■ **EXERCISE INSTRUCTIONS**: Each line below with the string "global" should be copied.

■ **DATA SECTION**:

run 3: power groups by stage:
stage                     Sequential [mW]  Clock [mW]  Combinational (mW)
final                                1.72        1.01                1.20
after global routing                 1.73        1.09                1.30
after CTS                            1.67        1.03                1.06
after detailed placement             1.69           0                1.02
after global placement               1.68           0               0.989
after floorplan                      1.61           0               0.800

■ **WRITTEN RESPONSE**:
after global routing                 1.73        1.09                1.30
after global placement               1.68           0               0.989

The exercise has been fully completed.